Anahid Nersessian: “Ode on a Grecian Urn” is probably Keats’s most famous poem. It ends with a very, very famous line: “Beauty is truth, truth, beauty.” What it describes is an urn, and more specifically, a scene that’s painted on this urn of a bunch of people—presumably in ancient Greece, somewhere in the ancient world—going to a sacrifice. So, it’s some kind of religious festival. Some people are going to a sacrifice, and they’re leading a cow through their village. And the other thing that you see on the urn, and it’s probably part of the same festivities, is women being chased by men, and the women are described specifically as “maidens loth.” The word loth means unwilling, but it’s even stronger than that—it means full of hatred for whatever it is that is chasing you, or trying to make you do something you don’t want.
So, Keats scholars have always understood that what is depicted on the urn is, at least in part, a scene of sexual violence. These women are being chased by the men. There’s also a woman who is frozen and described as frozen in time as she runs from the male youth who is trying to catch her. People have always understood that what was on the urn is a scene of sexual violence. And so, the question is, how do you get from that to the lines that conclude the poem:
“Beauty is truth, truth beauty,”—that is all
Ye know on earth, an all ye need to know.
There are thousands of interpretations of these lines. One really straightforward interpretation of them and of the poem would be, you know, lots of bad stuff happens, women get raped, cows get killed, lots of bad stuff happens in life. But human beings make art out of that bad stuff. And the art that they make is beautiful. And that’s the truth of human experience. The truth of human experience is not all the bad stuff that goes down, but the redemption of that bad stuff through its representation, through its elevation into art. That is the straightforward back-of-the-textbook answer about the poem.

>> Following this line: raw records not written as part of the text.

`config.mk`:
```
export PLATFORM = sky130hd
export DESIGN_NAME = qdrb_readback
export DESIGN_NICKNAME = d
export VERILOG_FILES = /design/src/shared/qdrb_pkg.sv /design/src/qdrb_readback.sv
export SDC_FILE = /design/constraint.sdc
export NUM_CORES = 1
export LEC_CHECK = 0
export ABC_AREA = 1
export BUFFER_PORTS_ARGS = -buffer_cell sky130_fd_sc_hd__buf_2
export CAP_MARGIN = 25
export CORE_UTILIZATION = 52
export CTS_BUF_LIST = sky130_fd_sc_hd__clkbuf_8
export CTS_CLUSTER_DIAMETER = 60
export DETAILED_ROUTE_END_ITERATION = 6
export PLACE_DENSITY_LB_ADDON = 0.05
export SETUP_SLACK_MARGIN = 0.15
export SYNTH_ARGS = -nofsm -noshare
export SYNTH_HDL_FRONTEND = slang
export SYNTH_SLANG_ARGS = --single-unit
```
`constraint.sdc`:
```
create_clock -name clk_sys_i -period 1.55 [get_ports clk_sys_i]
set_clock_uncertainty 0.15 [all_clocks]
set_input_delay 0.3875 -clock clk_sys_i [delete_from_list [all_inputs] [get_ports clk_sys_i]]
set_output_delay 0.3875 -clock clk_sys_i [all_outputs]
set_load 0.01 [all_outputs]
```
`src/shared/qdrb_pkg.sv`:
```
// constants, types and states of the quad converter readback slave
// assumes a single system clock and bus pins sampled synchronously
package qdrb_pkg;
  // fixed upper address pattern, then two pin bits, then direction
  localparam logic [4:0] QDRB_ADDR_FIXED = 5'h13;
  localparam int QDRB_BYTE_BITS = 8;
  localparam logic [2:0] QDRB_BIT_LAST = 3'h7;
  localparam int QDRB_DATA_BITS = 10;
  localparam int QDRB_CHANNELS = 4;
  // low six bits of the power-down status byte
  localparam logic [5:0] QDRB_PD_FILL = 6'h3F;
  // readback byte positions
  localparam logic [1:0] QDRB_IDX_FIRST = 2'h0;
  localparam logic [1:0] QDRB_IDX_SECOND = 2'h1;
  localparam logic [1:0] QDRB_IDX_THIRD = 2'h2;
  // reset values
  localparam logic [7:0] QDRB_CTRL_RST = 8'h00;
  localparam logic [7:0] QDRB_SHIFT_RST = 8'h00;

  // control byte layout, msb first
  typedef struct packed {
    logic extended_addr_high;
    logic extended_addr_low;
    logic [1:0] load_mode;
    logic spare;
    logic channel_select_high;
    logic channel_select_low;
    logic powerdown_select_bit;
  } qdrb_ctrl_s;

  // power-down mode pair as stored by the write path
  typedef struct packed {
    logic pwrdn_mode_bit_a;
    logic pwrdn_mode_bit_b;
  } qdrb_pwrdn_s;

  typedef enum logic [1:0] {
    QDRB_OUT_HIZ,
    QDRB_OUT_RES_LOW,
    QDRB_OUT_RES_HIGH
  } qdrb_out_kind_e;

  typedef enum logic [3:0] {
    QDRB_IDLE,
    QDRB_RX_ADDR,
    QDRB_ACK_WADDR,
    QDRB_RX_CTRL,
    QDRB_ACK_CTRL,
    QDRB_ACK_RADDR,
    QDRB_TX_BYTE,
    QDRB_RX_MACK,
    QDRB_IGNORE
  } qdrb_state_e;
endpackage

```
`src/qdrb_readback.sv`:
```
// readback slave of a quad 10-bit converter on the two-wire serial bus
// assumes scl and sda are already synchronous to clk_sys_i, well oversampled
`timescale 1ns/100ps
`default_nettype none
module qdrb_readback
  import qdrb_pkg::*;
(
  input wire logic clk_sys_i,
  input wire logic rst_i,
  input wire logic scl_i,
  input wire logic sda_i,
  output logic sda_o,
  output logic sda_oe_o,
  input wire logic addr_pin_high_i,
  input wire logic addr_pin_low_i,
  input wire logic [QDRB_CHANNELS-1:0][QDRB_DATA_BITS-1:0] chan_value_i,
  input wire qdrb_pwrdn_s pwrdn_mode_i,
  output qdrb_ctrl_s ctrl_o,
  output qdrb_out_kind_e out_kind_o,
  output logic busy_o
);

  qdrb_state_e state, next_state;
  logic scl_q, sda_q;
  logic [7:0] shreg, next_shreg;
  logic [2:0] cnt, next_cnt;
  logic got8, next_got8;
  logic [1:0] byte_idx, next_byte_idx;
  qdrb_ctrl_s ctrl, next_ctrl;
  logic [QDRB_DATA_BITS-1:0] snap_val, next_snap_val;
  qdrb_pwrdn_s snap_pd, next_snap_pd;
  logic oe, next_oe;
  qdrb_out_kind_e kind, next_kind;
  logic rise, fall, start_c, stop_c, match, last_byte, lo_next;
  logic [1:0] chan;
  logic [7:0] tx_byte;

  // bus events from the previous and present samples
  assign rise = ~scl_q & scl_i;
  assign fall = scl_q & ~scl_i;
  assign start_c = scl_q & scl_i & sda_q & ~sda_i;
  assign stop_c = scl_q & scl_i & ~sda_q & sda_i;
  assign match = (shreg[7:1] == {QDRB_ADDR_FIXED, addr_pin_high_i, addr_pin_low_i});
  assign chan = {ctrl.channel_select_high, ctrl.channel_select_low};
  // last byte of the sequence depends on the power-down select
  assign last_byte = ctrl.powerdown_select_bit ? (byte_idx == QDRB_IDX_THIRD)
                                               : (byte_idx == QDRB_IDX_SECOND);
  assign lo_next = ctrl.powerdown_select_bit ? (byte_idx == QDRB_IDX_THIRD)
                                             : (byte_idx == QDRB_IDX_SECOND);

  // byte to send at the current sequence position
  always_comb begin
    tx_byte = {snap_val[9:2]};
    if (ctrl.powerdown_select_bit) begin
      unique case (byte_idx)
        QDRB_IDX_FIRST: tx_byte = {snap_pd, QDRB_PD_FILL};
        QDRB_IDX_SECOND: tx_byte = snap_val[9:2];
        default: tx_byte = {snap_val[1:0], 6'h00};
      endcase
    end else if (byte_idx != QDRB_IDX_FIRST) begin
      tx_byte = {snap_val[1:0], 6'h00};
    end
  end

  // protocol sequencer; stop and start win over every state
  always_comb begin
    next_state = state;
    next_shreg = shreg;
    next_cnt = cnt;
    next_got8 = got8;
    next_byte_idx = byte_idx;
    next_ctrl = ctrl;
    next_snap_val = snap_val;
    next_snap_pd = snap_pd;
    next_oe = oe;
    // decode of the live mode pair; both equal pairs mean open output
    unique case ({pwrdn_mode_i.pwrdn_mode_bit_a, pwrdn_mode_i.pwrdn_mode_bit_b})
      2'h1: next_kind = QDRB_OUT_RES_LOW;
      2'h2: next_kind = QDRB_OUT_RES_HIGH;
      default: next_kind = QDRB_OUT_HIZ;
    endcase
    if (stop_c) begin
      next_state = QDRB_IDLE;
      next_oe = 1'b0;
    end else if (start_c) begin
      // repeated start reopens addressing, as a plain start does
      next_state = QDRB_RX_ADDR;
      next_cnt = 3'h0;
      next_got8 = 1'b0;
      next_oe = 1'b0;
    end else begin
      unique case (state)
        QDRB_IDLE, QDRB_IGNORE: begin
          next_oe = 1'b0;
        end
        QDRB_RX_ADDR, QDRB_RX_CTRL: begin
          if (rise) begin
            next_shreg = {shreg[6:0], sda_i};
            next_cnt = cnt + 3'h1;
            next_got8 = (cnt == QDRB_BIT_LAST);
          end else if (fall && got8) begin
            next_got8 = 1'b0;
            next_cnt = 3'h0;
            if (state == QDRB_RX_CTRL) begin
              next_ctrl = qdrb_ctrl_s'(shreg);
              next_state = QDRB_ACK_CTRL;
              next_oe = 1'b1;
            end else if (!match) begin
              next_state = QDRB_IGNORE;
            end else if (!shreg[0]) begin
              next_state = QDRB_ACK_WADDR;
              next_oe = 1'b1;
            end else begin
              // snapshot so a concurrent write cannot tear the word
              next_state = QDRB_ACK_RADDR;
              next_oe = 1'b1;
              next_snap_val = chan_value_i[chan];
              next_snap_pd = pwrdn_mode_i;
              next_byte_idx = QDRB_IDX_FIRST;
            end
          end
        end
        QDRB_ACK_WADDR: begin
          if (fall) begin
            next_oe = 1'b0;
            next_state = QDRB_RX_CTRL;
          end
        end
        QDRB_ACK_CTRL: begin
          // further written bytes belong to the write path
          if (fall) begin
            next_oe = 1'b0;
            next_state = QDRB_IGNORE;
          end
        end
        QDRB_ACK_RADDR: begin
          if (fall) begin
            next_state = QDRB_TX_BYTE;
            next_shreg = tx_byte;
            next_oe = ~tx_byte[7];
            next_cnt = 3'h0;
          end
        end
        QDRB_TX_BYTE: begin
          // open drain: a one is sent by releasing the line
          if (fall) begin
            if (cnt == QDRB_BIT_LAST) begin
              next_oe = 1'b0;
              next_state = QDRB_RX_MACK;
            end else begin
              next_shreg = {shreg[6:0], 1'b0};
              next_oe = ~shreg[6];
              next_cnt = cnt + 3'h1;
            end
          end
        end
        QDRB_RX_MACK: begin
          if (rise) begin
            if (sda_i || last_byte) begin
              next_state = QDRB_IGNORE;
            end else begin
              next_byte_idx = byte_idx + 2'h1;
              next_got8 = 1'b1;
            end
          end else if (fall && got8) begin
            next_got8 = 1'b0;
            next_state = QDRB_TX_BYTE;
            next_shreg = tx_byte;
            next_oe = ~tx_byte[7];
            next_cnt = 3'h0;
          end
        end
      endcase
    end
  end

  // register stage only
  always_ff @(posedge clk_sys_i or posedge rst_i) begin
    if (rst_i) begin
      state <= QDRB_IDLE;
      scl_q <= 1'b1;
      sda_q <= 1'b1;
      shreg <= QDRB_SHIFT_RST;
      cnt <= 3'h0;
      got8 <= 1'b0;
      byte_idx <= QDRB_IDX_FIRST;
      ctrl <= QDRB_CTRL_RST;
      snap_val <= '0;
      snap_pd <= '0;
      oe <= 1'b0;
      kind <= QDRB_OUT_HIZ;
    end else begin
      state <= next_state;
      scl_q <= scl_i;
      sda_q <= sda_i;
      shreg <= next_shreg;
      cnt <= next_cnt;
      got8 <= next_got8;
      byte_idx <= next_byte_idx;
      ctrl <= next_ctrl;
      snap_val <= next_snap_val;
      snap_pd <= next_snap_pd;
      oe <= next_oe;
      kind <= next_kind;
    end
  end

  // the pin is only ever pulled low
  assign sda_o = 1'b0;
  assign sda_oe_o = oe;
  assign ctrl_o = ctrl;
  assign out_kind_o = kind;
  assign busy_o = (state != QDRB_IDLE);

  logic quiet;
  assign quiet = ~start_c & ~stop_c;
endmodule
`default_nettype wire

```
# [Word level (Yosys, flattened, before mapping)]
# Index checks and enable logic that the tools add are counted.
[word_totals] regBits=43 output_inout_bits=13 word_cells=171
[op_classes] addsub=2 magnitude_cmp=1 eq_ne=45 n_mux=65 bitwise=17 n_reduce_logical=22
[ops] cell="$mux 8" n=8
[ops] cell="$mux 4" n=14
[ops] cell="$ne 4x4->1 const B" n=10
[ops] cell="$pmux 8 s4" n=1
[ops] cell="$ne 2x2->1 const B" n=13
[ops] cell="$mux 3" n=8
[ops] cell="$pmux 4 s6" n=1
[ops] cell="$bmux 10 s2" n=1
[ops] cell="$reduce_and 10->1" n=2
[ops] cell="$mux 1" n=18
[ops] cell="$eq 4x3->1 const B" n=4
[ops] cell="$pmux 8 s2" n=1
[ops] cell="$reduce_and 8->1" n=2
[ops] cell="$ne 5x5->1 const B" n=3
[ops] cell="$mux 2" n=7
[ops] cell="$ne 3x3->1 const B" n=4
[ops] cell="$pmux 3 s4" n=1
[ops] cell="$reduce_and 6->1" n=2
[ops] cell="$mux 10" n=1
[ops] cell="$not 1->1" n=10
[ops] cell="$reduce_and 9->1" n=1
[ops] cell="$eq 4x2->1 const B" n=2
[ops] cell="$pmux 2 s2" n=2
[ops] cell="$reduce_bool 4->1" n=2
[ops] cell="23 further kinds" n=34

# [Logic depth before layout (Yosys ltp)]
[logic_depth] word_depth=9 ltp_mapped=11 ltp_nobuf=11

# [Least setup slack after synthesis]
# OpenSTA, ideal clock, no wires.
[synth_path] path_kind="register -> register" start="register sda_q" end="register snap_val[0]" setup_ps=117 arrival_ps=1457 required_ps=1283 slack_ps=-173 stages_incl_launch_ff=11 period_less_slack_ps=1723 path_cell_list="dfstp_2 inv_2 nand2_1 nor2_8 inv_2 nand2_4 nor2_4 nand4_4 buf_4 o21ai_1 inv_2"
[synth_via] elab_chain_cells=5
[synth_lines] item="start: declaration" line="qdrb_readback.sv:24" source="logic scl_q, sda_q;"
[synth_lines] item="start signal: assignment" line="qdrb_readback.sv:195" source="sda_q <= sda_i;"
[synth_lines] item="$not 1->1" line="qdrb_readback.sv:42" source="assign stop_c = scl_q & scl_i & ~sda_q & sda_i;"
[synth_lines] item="$and 1x1->1 (2 in series)" line="qdrb_readback.sv:42"
[synth_lines] item="$not 1->1 (no line)"
[synth_lines] item="$reduce_and 8->1 (no line) *"
[synth_lines] item="end signal: assignment" line="qdrb_readback.sv:201" source="snap_val <= next_snap_val;"
[synth_lines] item="end: declaration" line="qdrb_readback.sv:30" source="logic [QDRB_DATA_BITS-1:0] snap_val, next_snap_val;"
# Every way passes the cells marked *; elsewhere a longest branch is shown, timed or not.
# A chain may end at the register's enable or synchronous reset.

# [Final worst setup path]
[layout_path] start="register state[3]" end="register snap_val[5]"
[layout_via] elab_chain_cells=3
[layout_lines] item="start: declaration" line="qdrb_readback.sv:23" source="qdrb_state_e state, next_state;"
[layout_lines] item="start signal: assignment" line="qdrb_readback.sv:193" source="state <= next_state;"
[layout_lines] item="$eq 4x2->1 or $eq 4x1->1 (tied branches)" line="qdrb_readback.sv:92, qdrb_readback.sv:104"
[layout_lines] item="$reduce_or 2->1 or $not 1->1 (tied branches)"
[layout_lines] item="$reduce_and 8->1 (no line) *"
# Marks and branches as above.

==> impl_metrics.sql <==
INSERT INTO impl_metrics (metric_group, metric, value, unit) VALUES
('setup_path', 'worstSetupStartpoint', 'state[3]', ''),
('layout', 'num-nets-final', '659', ''),
('global_route', 'antenna_found_initial', '0', ''),
('min_path', 'min_path_type', 'primary input to register', ''),
('pwr', 'p_comb_share', '42.3', '%'),
('clock_tree', 'level_count_of_the_clock_h_tree', '2', ''),
('layout', 'antenna-diode-count', '0', ''),
('logic_synthesis', 'yosys-top-cells-count', 'sky130_fd_sc_hd__nand2_1, sky130_fd_sc_hd__nor2_1, sky130_fd_sc_hd__inv_1, sky130_fd_sc_hd__dfrtp_1, sky130_fd_sc_hd__o21ai_0', ''),
('global_route', 'pin_count_of_the_biggest_net_entering_global_routing', '32', ''),
('logic_synthesis', 'post_synth_instance_area', '3050', 'sq um'),
('status', 'status', 'finished, violations left', ''),
('pwr', 'p_per_area', '936.6', 'nW/um^2'),
('layout', 'final_layout_size_suffix_gt1_share', '43.82', '%'),
('setup_path', 'crit_path_max_fanout', '6', ''),
('logic_synthesis', 'netlist.area_leader.share', '33.63', '%'),
('layout', 'stdcell_area', '4727', 'sq um'),
('logic_synthesis', 'synth.avg_cell_area', '6.749', 'sq um'),
('placement', 'placed_cell_area', '4080', 'sq um'),
('logic_synthesis', 'synth-main-ff-cell', 'sky130_fd_sc_hd__dfrtp_1', ''),
('clock_tree', 'worst_setup_hold_path_clk_slew', '0.10', 'ns'),
('pwr', 'net-switching-power', '1617', 'uW'),
('route', 'drt_iter0_drcs', '251', ''),
('clock_tree', 'clk-insertion-delay-late', '0.31', 'ns'),
('floorplan', 'coreArea', '5574', 'sq um'),
('global_route', 'gr-total-overflow', '0', ''),
('clock_tree', 'cts_inserted_buffers', '5', ''),
('setup_path', 'timing.setup.critical_path_class', 'register to register', ''),
('route', 'drc_errors_left', '0', ''),
('placement', 'place.detailed.hpwl', '6763', 'um'),
('min_path', 'holdPathStages', '1', ''),
('setup_path', 'r2r_start', 'state[3]', ''),
('global_route', 'number_of_global_route_vias_before_repair', '3338', ''),
('logic_synthesis', 'yosys-top-cells-area', 'sky130_fd_sc_hd__dfrtp_1, sky130_fd_sc_hd__nand2_1, sky130_fd_sc_hd__nor2_1, sky130_fd_sc_hd__o21ai_0, sky130_fd_sc_hd__inv_1', ''),
('logic_synthesis', 'synth_cell_types', '35', ''),
('clock_tree', 'cts_max_path_buffers', '2', ''),
('logic_synthesis', 'ys.warnings.count', '0', ''),
('pwr', 'power.share.clock', '25.2', '%'),
('logic_synthesis', 'mappedNetlistNets', '505', ''),
('route', 'wl_per_cell', '15.14', 'um'),
('sta', 'layout_worst_path_cycle_share', '117.2', '%'),
('pwr', 'irDropWorstVdd', '0.9206', 'mV'),
('status', 'violations', 'negative setup slack', ''),
('floorplan', 'chipHeight', '78.59', 'um'),
('route', 'antenna_left', '0', ''),
('pwr', 'sequentialPowerShare', '32.5', '%'),
('logic_synthesis', 'synth_cells', '452', ''),
('sta', 'finalWorstSetupSlack', '-0.2672', 'ns'),
('floorplan', 'floorplan.initialDensity', '54.73', '%'),
('global_route', 'grt_first_pass_wirelength', '15280', 'um'),
('sta', 'rsz_0062_raised_after_global_routing', 'yes', ''),
('floorplan', 'die_w', '78.59', 'um'),
('setup_path', 'critPathCaptureType', 'register', ''),
('sta', 'timing.max_slew.rel_slack', '66.24', '%'),
('sta', 'final_max_slew_viol_count', '0', ''),
('sta', 'setup_viol', '32', ''),
('floorplan', 'placement_rows', '27', ''),
('logic_synthesis', 'synth.ff_latch_count', '43', ''),
('placement', 'portBuffers', '59', ''),
('layout', 'instances_no_fill', '679', ''),
('logic_synthesis', 'seq_area_frac_synth', '35.36', '%'),
('setup_path', 'worst-endpoint-required', '1.61', 'ns'),
('sta', 'maxClockFrequency', '0.5503', 'GHz'),
('pwr', 'power.leakage', '0.002467', 'uW'),
('logic_synthesis', 'yosysMostFrequentCell', 'sky130_fd_sc_hd__nand2_1', ''),
('pwr', 'power_report.internal_total', '2810', 'uW'),
('route', 'routed_wirelength', '10280', 'um'),
('global_route', 'grtUsageTotal', '31.78', '%'),
('logic_synthesis', 'synth-async-reset-ratio', '100.0', '%'),
('floorplan', 'design.portCount', '61', ''),
('clock_tree', 'cts.sink_count', '43', ''),
('placement', 'place.detailed.instances', '646', '');
## power by group through the flow
stage               Clock, uW  Sequential (uW)  Combinational, uW
floorplan                   0             1420                856
global placement            0             1460               1460
detailed placement          0             1470               1490
CTS                      1120             1430               1690
global route             1150             1450               2040
finish                   1110             1440               1870
## metrics by stage
| stage | setup TNS, ns | setup slack (ns) | utilization [%] | hold slack [ns] | power [uW] |
|---|---|---|---|---|---|
| after floorplan | -1.342 | -0.09110 | - | 0.2346 | 2279 |
| after global placement | -6.977 | -0.2647 | 73.20 | 0.2186 | 2923 |
| after detailed placement | -7.950 | -0.2766 | 73.20 | 0.2233 | 2958 |
| after CTS | -5.811 | -0.2258 | 80.52 | 0.05841 | 4241 |
| after global routing | -9.236 | -0.3384 | 84.80 | 0.05906 | 4649 |
| final | -6.712 | -0.2672 | 84.80 | 0.06210 | 4427 |
## cell type report
class                      count  area (sq um)
sequential                    43          1085
fill                         358         847.1
multi-input combinational    330          1917
clock inverter                 3         71.32
tap                           72         90.09
clock buffer                   5         68.82
timing repair buffer         161          1237
inverter                      65         257.7
## sequential cells by signal, summed over array words and instances, names as in the netlist
register	count
scl_q	1
out_kind_o	2
sda_oe_o	1
snap_pd	2
byte_idx	2
snap_val	10
shreg	8
got8	1
state	4
cnt	3
sda_q	1
ctrl_o	8
## kinds of logic (layout without fill, tap and decap cells)
kind of cell / after synthesis / count (layout) / share of synthesized area, %
adder cells (fa/ha/maj): 5 / 5 / 2.051
flip-flops: 43 / 43 / 35.36
buffers and inverters: 79 / 234 / 10.50
multiplexers: 1 / 1 / 0.3691
AND/OR/NAND/NOR: 229 / 229 / 34.17
other: 1 / 1 / 0.1229
AO/OA/AOI/OAI: 94 / 94 / 17.43
## final timing paths
path | end | slack, ns
min reg2reg | ctrl_o[4] | 0.34
min in group asynchronous | ctrl_o[3] | 0.42
max in group asynchronous | state[2] | 0.35
max | snap_val[5] | -0.27
min | sda_q | 0.06
max reg2reg | snap_val[5] | -0.27
## layer usage
layer | up-vias | wire length, um | track usage (%)
met1 | 1717 | 4417 | 42.65
met3 | 39 | 622 | 4.302
met4 | 0 | 350 | 10.00
met5 | - | 0 | 0
li1 | 1767 | - | -
met2 | 162 | 4893 | 52.61
## cell usage in the layout (no fill, tap or decap), types with 2 or more instances in the layout
cell                        count
sky130_fd_sc_hd__ha_2           3
sky130_fd_sc_hd__o211ai_1       8
sky130_fd_sc_hd__nor2_2         8
sky130_fd_sc_hd__a21oi_1       10
sky130_fd_sc_hd__nand3_4        2
sky130_fd_sc_hd__bufinv_16      2
sky130_fd_sc_hd__nand2_2       12
sky130_fd_sc_hd__o32ai_1       10
sky130_fd_sc_hd__a21oi_2        2
sky130_fd_sc_hd__inv_1         45
sky130_fd_sc_hd__buf_2         56
sky130_fd_sc_hd__nand3_2        7
sky130_fd_sc_hd__inv_2         16
sky130_fd_sc_hd__dfrtp_1       36
sky130_fd_sc_hd__o21ai_0       30
sky130_fd_sc_hd__clkbuf_8       5
sky130_fd_sc_hd__nor2_8         2
sky130_fd_sc_hd__o21ai_4        2
sky130_fd_sc_hd__nand2_1      101
sky130_fd_sc_hd__inv_8          2
sky130_fd_sc_hd__nand3_1       22
sky130_fd_sc_hd__clkbuf_16      2
sky130_fd_sc_hd__dfstp_2        2
sky130_fd_sc_hd__nand2_4        9
sky130_fd_sc_hd__o21ai_2       12
sky130_fd_sc_hd__dfrtp_2        5
sky130_fd_sc_hd__nor2_1        49
sky130_fd_sc_hd__nor3_1         2
sky130_fd_sc_hd__nand4_1        2
sky130_fd_sc_hd__buf_6         15
sky130_fd_sc_hd__o21ai_1       18
sky130_fd_sc_hd__nor2_4         9
sky130_fd_sc_hd__buf_12         6
sky130_fd_sc_hd__buf_4         81
## timing repair
| item | CTS | global route |
|---|---|---|
| hold buffers | 1 | 0 |
| cloned | 2 | 2 |
| endpoints found under the hold margin | 10 | 0 |
| gates resized for setup | 37 | 41 |
| pin swaps | 11 | 19 |
| setup endpoints to repair | 43 | 47 |
| setup buffers | 15 | 5 |
## worst max-delay path, stage by stage, from the launching register on
cell	delay [ns]
sky130_fd_sc_hd__dfrtp_2	0.46
sky130_fd_sc_hd__nor2_2	0.21
sky130_fd_sc_hd__nand2_2	0.18
sky130_fd_sc_hd__nor2_4	0.18
sky130_fd_sc_hd__nand4_4	0.16
sky130_fd_sc_hd__buf_12	0.20
sky130_fd_sc_hd__o21ai_2	0.14
sky130_fd_sc_hd__inv_1	0.06
Note: power is estimated with default switching activity, not from simulation.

My reading of the poem is pretty different. I actually think that the poem is spoken not by a voice that ultimately belongs to Keats. I think that the speaker of the poem is a character of sorts; I think it’s a character who we’re not supposed to trust and we’re not supposed to listen to. And I think that that message that is delivered at the end of the poem is actually supposed to fall flat, even if it sounds good, and it does sound good. I mean, those are beautiful, beautiful lines. It almost sounds like a slogan; this is very pat, it’s very accessible. It is something that you can remember easily. And that’s part of the trick of the poem, because actually, I think we’re not meant to believe that at all. We’re actually not meant to believe that the bad stuff that happens in life or has happened through the course of human history is in any way redeemed or made better by being turned into art.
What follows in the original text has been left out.